§ WORK INSTRUCTIONS: List each line of the data that holds the word "typedef".
****************
$ cat src/rtl/adcseq_cfg.svh
// Offsets, field positions, reset values and timing counts of the sequencer.
`ifndef ADCSEQ_CFG_SVH
`define ADCSEQ_CFG_SVH
`define ADCSEQ_CTRL_OFS 8'h00
`define ADCSEQ_TIMING_OFS 8'h04
`define ADCSEQ_RESULT_OFS 8'h08
`define ADCSEQ_IRQ_STAT_OFS 8'h0c
`define ADCSEQ_IRQ_CLR_OFS 8'h10
`define ADCSEQ_IRQ_EN_OFS 8'h14
`define ADCSEQ_ON_BIT 0
`define ADCSEQ_GO_BIT 1
`define ADCSEQ_CHAN_LSB 2
`define ADCSEQ_CLK_LSB 0
`define ADCSEQ_ACQ_LSB 3
`define ADCSEQ_DONE_BIT 0
`define ADCSEQ_CHAN_RST 4'h0
`define ADCSEQ_CLK_RST 3'h0
`define ADCSEQ_ACQ_RST 3'h0
`define ADCSEQ_ACQ_MANUAL 3'h0
`define ADCSEQ_ACQ_TAD_1 5'h02
`define ADCSEQ_ACQ_TAD_2 5'h04
`define ADCSEQ_ACQ_TAD_3 5'h06
`define ADCSEQ_ACQ_TAD_4 5'h08
`define ADCSEQ_ACQ_TAD_5 5'h0c
`define ADCSEQ_ACQ_TAD_6 5'h10
`define ADCSEQ_ACQ_TAD_7 5'h14
`define ADCSEQ_CONV_TADS 5'h0d
`define ADCSEQ_TAD_BASE 7'h02
`define ADCSEQ_SAR_MSB 12'h800
`endif

$ cat src/rtl/adcseq_pkg.sv
// Types shared by the sequencer modules.
package adcseq_pkg;
  typedef logic [11:0] adcseq_code_type;
  typedef enum logic [1:0] {
    ADCSEQ_SAMPLE = 2'h0,
    ADCSEQ_ACQ    = 2'h1,
    ADCSEQ_CONV   = 2'h3
  } adcseq_state_type;
endpackage

$ cat src/rtl/adcseq_core_if.sv
// Signals between the sequencer, its bit-period divider and its SAR register.
`timescale 1ns/1ps
`default_nettype none
interface adcseq_core_if;
  import adcseq_pkg::*;
  logic            restart;
  logic [2:0]      clk_sel;
  logic            rc_tick;
  logic            tad_tick;
  logic            sar_start;
  logic            sar_step;
  logic            comp;
  adcseq_code_type dac_code;
  adcseq_code_type decided;
  modport tad_gen (input restart, clk_sel, rc_tick, output tad_tick);
  modport sar (input sar_start, sar_step, comp,
               output dac_code, decided);
  modport ctrl (output restart, clk_sel, rc_tick, sar_start, sar_step,
                comp, input tad_tick, dac_code, decided);
endinterface
`default_nettype wire

$ cat src/rtl/adcseq_sar.sv
// Successive-approximation register that drives the DAC trial code.
`timescale 1ns/1ps
`default_nettype none
`include "adcseq_cfg.svh"
module adcseq_sar
  import adcseq_pkg::*;
(
  // Clock and reset.
  input  wire logic          clk_i,
  input  wire logic          reset_i,
  // Sequencer side.
  adcseq_core_if.sar         core
);
  adcseq_code_type code_r;
  adcseq_code_type code_nxt;
  adcseq_code_type mask_r;
  adcseq_code_type mask_nxt;

  assign core.dac_code = code_r;

  // One result bit per step, most significant first.
  always_comb begin
    core.decided = core.comp ? code_r : (code_r & ~mask_r);
    code_nxt = code_r;
    mask_nxt = mask_r;
    if (core.sar_start) begin
      code_nxt = `ADCSEQ_SAR_MSB;
      mask_nxt = `ADCSEQ_SAR_MSB;
    end else if (core.sar_step) begin
      mask_nxt = mask_r >> 1;
      code_nxt = core.decided | mask_nxt;
    end
  end

  always_ff @(posedge clk_i) begin
    if (reset_i) begin
      code_r <= 12'h000;
      mask_r <= 12'h000;
    end else begin
      code_r <= code_nxt;
      mask_r <= mask_nxt;
    end
  end
endmodule
`default_nettype wire

$ cat src/rtl/adcseq_tad_gen.sv
// Bit-period tick generator: oscillator divider or synchronised RC ticks.
`timescale 1ns/1ps
`default_nettype none
`include "adcseq_cfg.svh"
module adcseq_tad_gen
  import adcseq_pkg::*;
(
  // Clock and reset.
  input  wire logic          clk_i,
  input  wire logic          reset_i,
  // Sequencer side.
  adcseq_core_if.tad_gen     core
);
  logic [5:0] cnt_r;
  logic [5:0] cnt_nxt;
  logic [2:0] shift;
  logic [6:0] period;
  logic [5:0] limit;
  logic       div_tick;

  // Codes 000,100,001,101,010,110 give divide by 2,4,8,16,32,64.
  always_comb begin
    shift = {core.clk_sel[1:0], 1'b0} + {2'b00, core.clk_sel[2]};
    period = `ADCSEQ_TAD_BASE << shift;
    limit = 6'(period - 7'h01);
    div_tick = (cnt_r == limit);
    // Code x11 takes the internal RC oscillator instead.
    if (core.clk_sel[1:0] == 2'b11) begin
      core.tad_tick = core.rc_tick;
    end else begin
      core.tad_tick = div_tick;
    end
    // Restart keeps the first divided period whole after the start flag; RC ticks (code x11) are not restarted.
    if (core.restart || div_tick) begin
      cnt_nxt = 6'h00;
    end else begin
      cnt_nxt = cnt_r + 6'h01;
    end
  end

  always_ff @(posedge clk_i) begin
    if (reset_i) begin
      cnt_r <= 6'h00;
    end else begin
      cnt_r <= cnt_nxt;
    end
  end
endmodule
`default_nettype wire

$ cat src/rtl/adcseq_top.sv
// Sequencer for a 12-bit SAR converter with its Avalon-MM register file.
`timescale 1ns/1ps
`default_nettype none
`include "adcseq_cfg.svh"
module adcseq_top
  import adcseq_pkg::*;
(
  // Clock and reset.
  input  wire logic        clk_i,
  input  wire logic        reset_i,
  // Avalon-MM slave.
  input  wire logic [7:0]  avs_address_i,
  input  wire logic        avs_read_i,
  input  wire logic        avs_write_i,
  input  wire logic [31:0] avs_writedata_i,
  output logic      [31:0] avs_readdata_o,
  output logic             avs_waitrequest_o,
  // Interrupt.
  output logic             irq_o,
  // Analog front end.
  input  wire logic        comp_i,
  input  wire logic        rc_clk_i,
  output logic             sample_o,
  output logic      [3:0]  channel_o,
  output logic      [11:0] dac_code_o
);
  adcseq_core_if core ();

  // Pin synchronisers and filters.
  logic [1:0] pin_raw;
  logic [2:0] sync_r [2];
  logic [1:0] pin_f_r;
  logic [1:0] pin_f_nxt;
  logic       rc_prev_r;

  // Bus state.
  logic        wait_r;
  logic        wait_nxt;
  logic [31:0] rdata_r;
  logic [31:0] rdata_nxt;
  logic        wr_fire;

  // Control state.
  adcseq_state_type state_r;
  adcseq_state_type state_nxt;
  logic            on_r;
  logic            on_nxt;
  logic            go_r;
  logic            go_nxt;
  logic [3:0]      chan_r;
  logic [3:0]      chan_nxt;
  logic [2:0]      clk_sel_r;
  logic [2:0]      clk_sel_nxt;
  logic [2:0]      acq_sel_r;
  logic [2:0]      acq_sel_nxt;
  logic [4:0]      cnt_r;
  logic [4:0]      cnt_nxt;
  logic [4:0]      acq_tads;
  logic            sample_r;
  logic            sample_nxt;
  adcseq_code_type result_r;
  adcseq_code_type result_nxt;
  logic            stat_r;
  logic            stat_nxt;
  logic            en_r;
  logic            en_nxt;
  logic            irq_r;
  logic            irq_nxt;
  logic            done;
  logic            start;

  assign pin_raw = {rc_clk_i, comp_i};

  // A change counts once the second and third stages agree.
  genvar g;
  generate
    for (g = 0; g < 2; g++) begin : g_pin
      always_comb begin
        if (sync_r[g][1] == sync_r[g][2]) begin
          pin_f_nxt[g] = sync_r[g][2];
        end else begin
          pin_f_nxt[g] = pin_f_r[g];
        end
      end

      always_ff @(posedge clk_i) begin
        if (reset_i) begin
          sync_r[g] <= 3'h0;
          pin_f_r[g] <= 1'b0;
        end else begin
          sync_r[g] <= {sync_r[g][1:0], pin_raw[g]};
          pin_f_r[g] <= pin_f_nxt[g];
        end
      end
    end
  endgenerate

  always_ff @(posedge clk_i) begin
    if (reset_i) begin
      rc_prev_r <= 1'b0;
    end else begin
      rc_prev_r <= pin_f_r[1];
    end
  end

  assign core.rc_tick = pin_f_r[1] & ~rc_prev_r;
  assign core.comp = pin_f_r[0];
  assign core.clk_sel = clk_sel_r;
  assign core.restart = start;

  adcseq_tad_gen u_tad_gen (
    .clk_i   (clk_i),
    .reset_i (reset_i),
    .core    (core.tad_gen)
  );

  adcseq_sar u_sar (
    .clk_i   (clk_i),
    .reset_i (reset_i),
    .core    (core.sar)
  );

  // Programmed acquisition lengths in bit periods.
  always_comb begin
    unique case (acq_sel_r)
      3'h1: acq_tads = `ADCSEQ_ACQ_TAD_1;
      3'h2: acq_tads = `ADCSEQ_ACQ_TAD_2;
      3'h3: acq_tads = `ADCSEQ_ACQ_TAD_3;
      3'h4: acq_tads = `ADCSEQ_ACQ_TAD_4;
      3'h5: acq_tads = `ADCSEQ_ACQ_TAD_5;
      3'h6: acq_tads = `ADCSEQ_ACQ_TAD_6;
      3'h7: acq_tads = `ADCSEQ_ACQ_TAD_7;
      3'h0: acq_tads = 5'h00;
    endcase
  end

  // Every access waits exactly one cycle, so reads see settled state.
  always_comb begin
    wait_nxt = 1'b1;
    rdata_nxt = rdata_r;
    if ((avs_read_i || avs_write_i) && wait_r) begin
      wait_nxt = 1'b0;
      rdata_nxt = 32'h0000_0000;
      unique case (avs_address_i)
        `ADCSEQ_CTRL_OFS: begin
          rdata_nxt[`ADCSEQ_ON_BIT] = on_r;
          // Only the start flag shows progress.
          rdata_nxt[`ADCSEQ_GO_BIT] = go_r;
          rdata_nxt[`ADCSEQ_CHAN_LSB +: 4] = chan_r;
        end
        `ADCSEQ_TIMING_OFS: begin
          rdata_nxt[`ADCSEQ_CLK_LSB +: 3] = clk_sel_r;
          rdata_nxt[`ADCSEQ_ACQ_LSB +: 3] = acq_sel_r;
        end
        `ADCSEQ_RESULT_OFS: begin
          rdata_nxt[11:0] = result_r;
        end
        `ADCSEQ_IRQ_STAT_OFS: begin
          rdata_nxt[`ADCSEQ_DONE_BIT] = stat_r;
        end
        `ADCSEQ_IRQ_EN_OFS: begin
          rdata_nxt[`ADCSEQ_DONE_BIT] = en_r;
        end
        default: begin
          rdata_nxt = 32'h0000_0000;
        end
      endcase
    end
  end

  assign wr_fire = avs_write_i && !wait_r;

  always_comb begin
    state_nxt = state_r;
    on_nxt = on_r;
    go_nxt = go_r;
    chan_nxt = chan_r;
    clk_sel_nxt = clk_sel_r;
    acq_sel_nxt = acq_sel_r;
    cnt_nxt = cnt_r;
    sample_nxt = sample_r;
    result_nxt = result_r;
    stat_nxt = stat_r;
    en_nxt = en_r;
    start = 1'b0;
    done = 1'b0;
    core.sar_start = 1'b0;
    core.sar_step = 1'b0;
    if (wr_fire) begin
      unique case (avs_address_i)
        `ADCSEQ_CTRL_OFS: begin
          on_nxt = avs_writedata_i[`ADCSEQ_ON_BIT];
          chan_nxt = avs_writedata_i[`ADCSEQ_CHAN_LSB +: 4];
          if (avs_writedata_i[`ADCSEQ_GO_BIT] && on_nxt && !go_r) begin
            start = 1'b1;
          end
        end
        `ADCSEQ_TIMING_OFS: begin
          clk_sel_nxt = avs_writedata_i[`ADCSEQ_CLK_LSB +: 3];
          acq_sel_nxt = avs_writedata_i[`ADCSEQ_ACQ_LSB +: 3];
        end
        `ADCSEQ_IRQ_CLR_OFS: begin
          if (avs_writedata_i[`ADCSEQ_DONE_BIT]) begin
            stat_nxt = 1'b0;
          end
        end
        `ADCSEQ_IRQ_EN_OFS: begin
          en_nxt = avs_writedata_i[`ADCSEQ_DONE_BIT];
        end
        default: begin
          en_nxt = en_r;
        end
      endcase
    end
    unique case (state_r)
      ADCSEQ_SAMPLE: begin
        if (start) begin
          go_nxt = 1'b1;
          cnt_nxt = 5'h00;
          if (acq_sel_r == `ADCSEQ_ACQ_MANUAL) begin
            // Manual mode opens the hold switch at once.
            state_nxt = ADCSEQ_CONV;
            sample_nxt = 1'b0;
            core.sar_start = 1'b1;
          end else begin
            // Keep sampling; the divider restarts with the start.
            state_nxt = ADCSEQ_ACQ;
          end
        end
      end
      ADCSEQ_ACQ: begin
        if (core.tad_tick) begin
          cnt_nxt = cnt_r + 5'h01;
          if (cnt_nxt == acq_tads) begin
            // Acquisition over; conversion follows on its own.
            state_nxt = ADCSEQ_CONV;
            cnt_nxt = 5'h00;
            sample_nxt = 1'b0;
            core.sar_start = 1'b1;
          end
        end
      end
      ADCSEQ_CONV: begin
        if (core.tad_tick) begin
          // First period disconnects the input, then 12 bit decisions.
          core.sar_step = (cnt_r != 5'h00);
          cnt_nxt = cnt_r + 5'h01;
          if (cnt_r == `ADCSEQ_CONV_TADS - 5'h01) begin
            // Thirteen periods end the conversion.
            done = 1'b1;
          end
        end
      end
      default: begin
        state_nxt = ADCSEQ_SAMPLE;
      end
    endcase
    if (done) begin
      state_nxt = ADCSEQ_SAMPLE;
      cnt_nxt = 5'h00;
      go_nxt = 1'b0;
      result_nxt = core.decided;
      sample_nxt = 1'b1;
    end
    // Turning the converter off abandons any conversion in flight.
    if (!on_nxt) begin
      state_nxt = ADCSEQ_SAMPLE;
      go_nxt = 1'b0;
      sample_nxt = 1'b1;
      cnt_nxt = 5'h00;
    end
    // A completion wins over a clear in the same cycle.
    if (done) begin
      stat_nxt = 1'b1;
    end
    irq_nxt = stat_nxt & en_nxt;
  end

  always_ff @(posedge clk_i) begin
    if (reset_i) begin
      wait_r <= 1'b1;
      rdata_r <= 32'h0000_0000;
      state_r <= ADCSEQ_SAMPLE;
      on_r <= 1'b0;
      go_r <= 1'b0;
      chan_r <= `ADCSEQ_CHAN_RST;
      clk_sel_r <= `ADCSEQ_CLK_RST;
      acq_sel_r <= `ADCSEQ_ACQ_RST;
      cnt_r <= 5'h00;
      sample_r <= 1'b1;
      result_r <= 12'h000;
      stat_r <= 1'b0;
      en_r <= 1'b0;
      irq_r <= 1'b0;
    end else begin
      wait_r <= wait_nxt;
      rdata_r <= rdata_nxt;
      state_r <= state_nxt;
      on_r <= on_nxt;
      go_r <= go_nxt;
      chan_r <= chan_nxt;
      clk_sel_r <= clk_sel_nxt;
      acq_sel_r <= acq_sel_nxt;
      cnt_r <= cnt_nxt;
      sample_r <= sample_nxt;
      result_r <= result_nxt;
      stat_r <= stat_nxt;
      en_r <= en_nxt;
      irq_r <= irq_nxt;
    end
  end

  // The comparator passes three synchroniser flops and a filter flop, so the divider must give more than
  // four clocks per bit period; a legal 0.8 us period is sixteen.
  assign avs_waitrequest_o = wait_r;
  assign avs_readdata_o = rdata_r;
  assign irq_o = irq_r;
  assign sample_o = sample_r;
  assign channel_o = chan_r;
  assign dac_code_o = core.dac_code;
endmodule
`default_nettype wire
****************
§ WRITTEN REPLY:
  typedef logic [11:0] adcseq_code_type;
  typedef enum logic [1:0] {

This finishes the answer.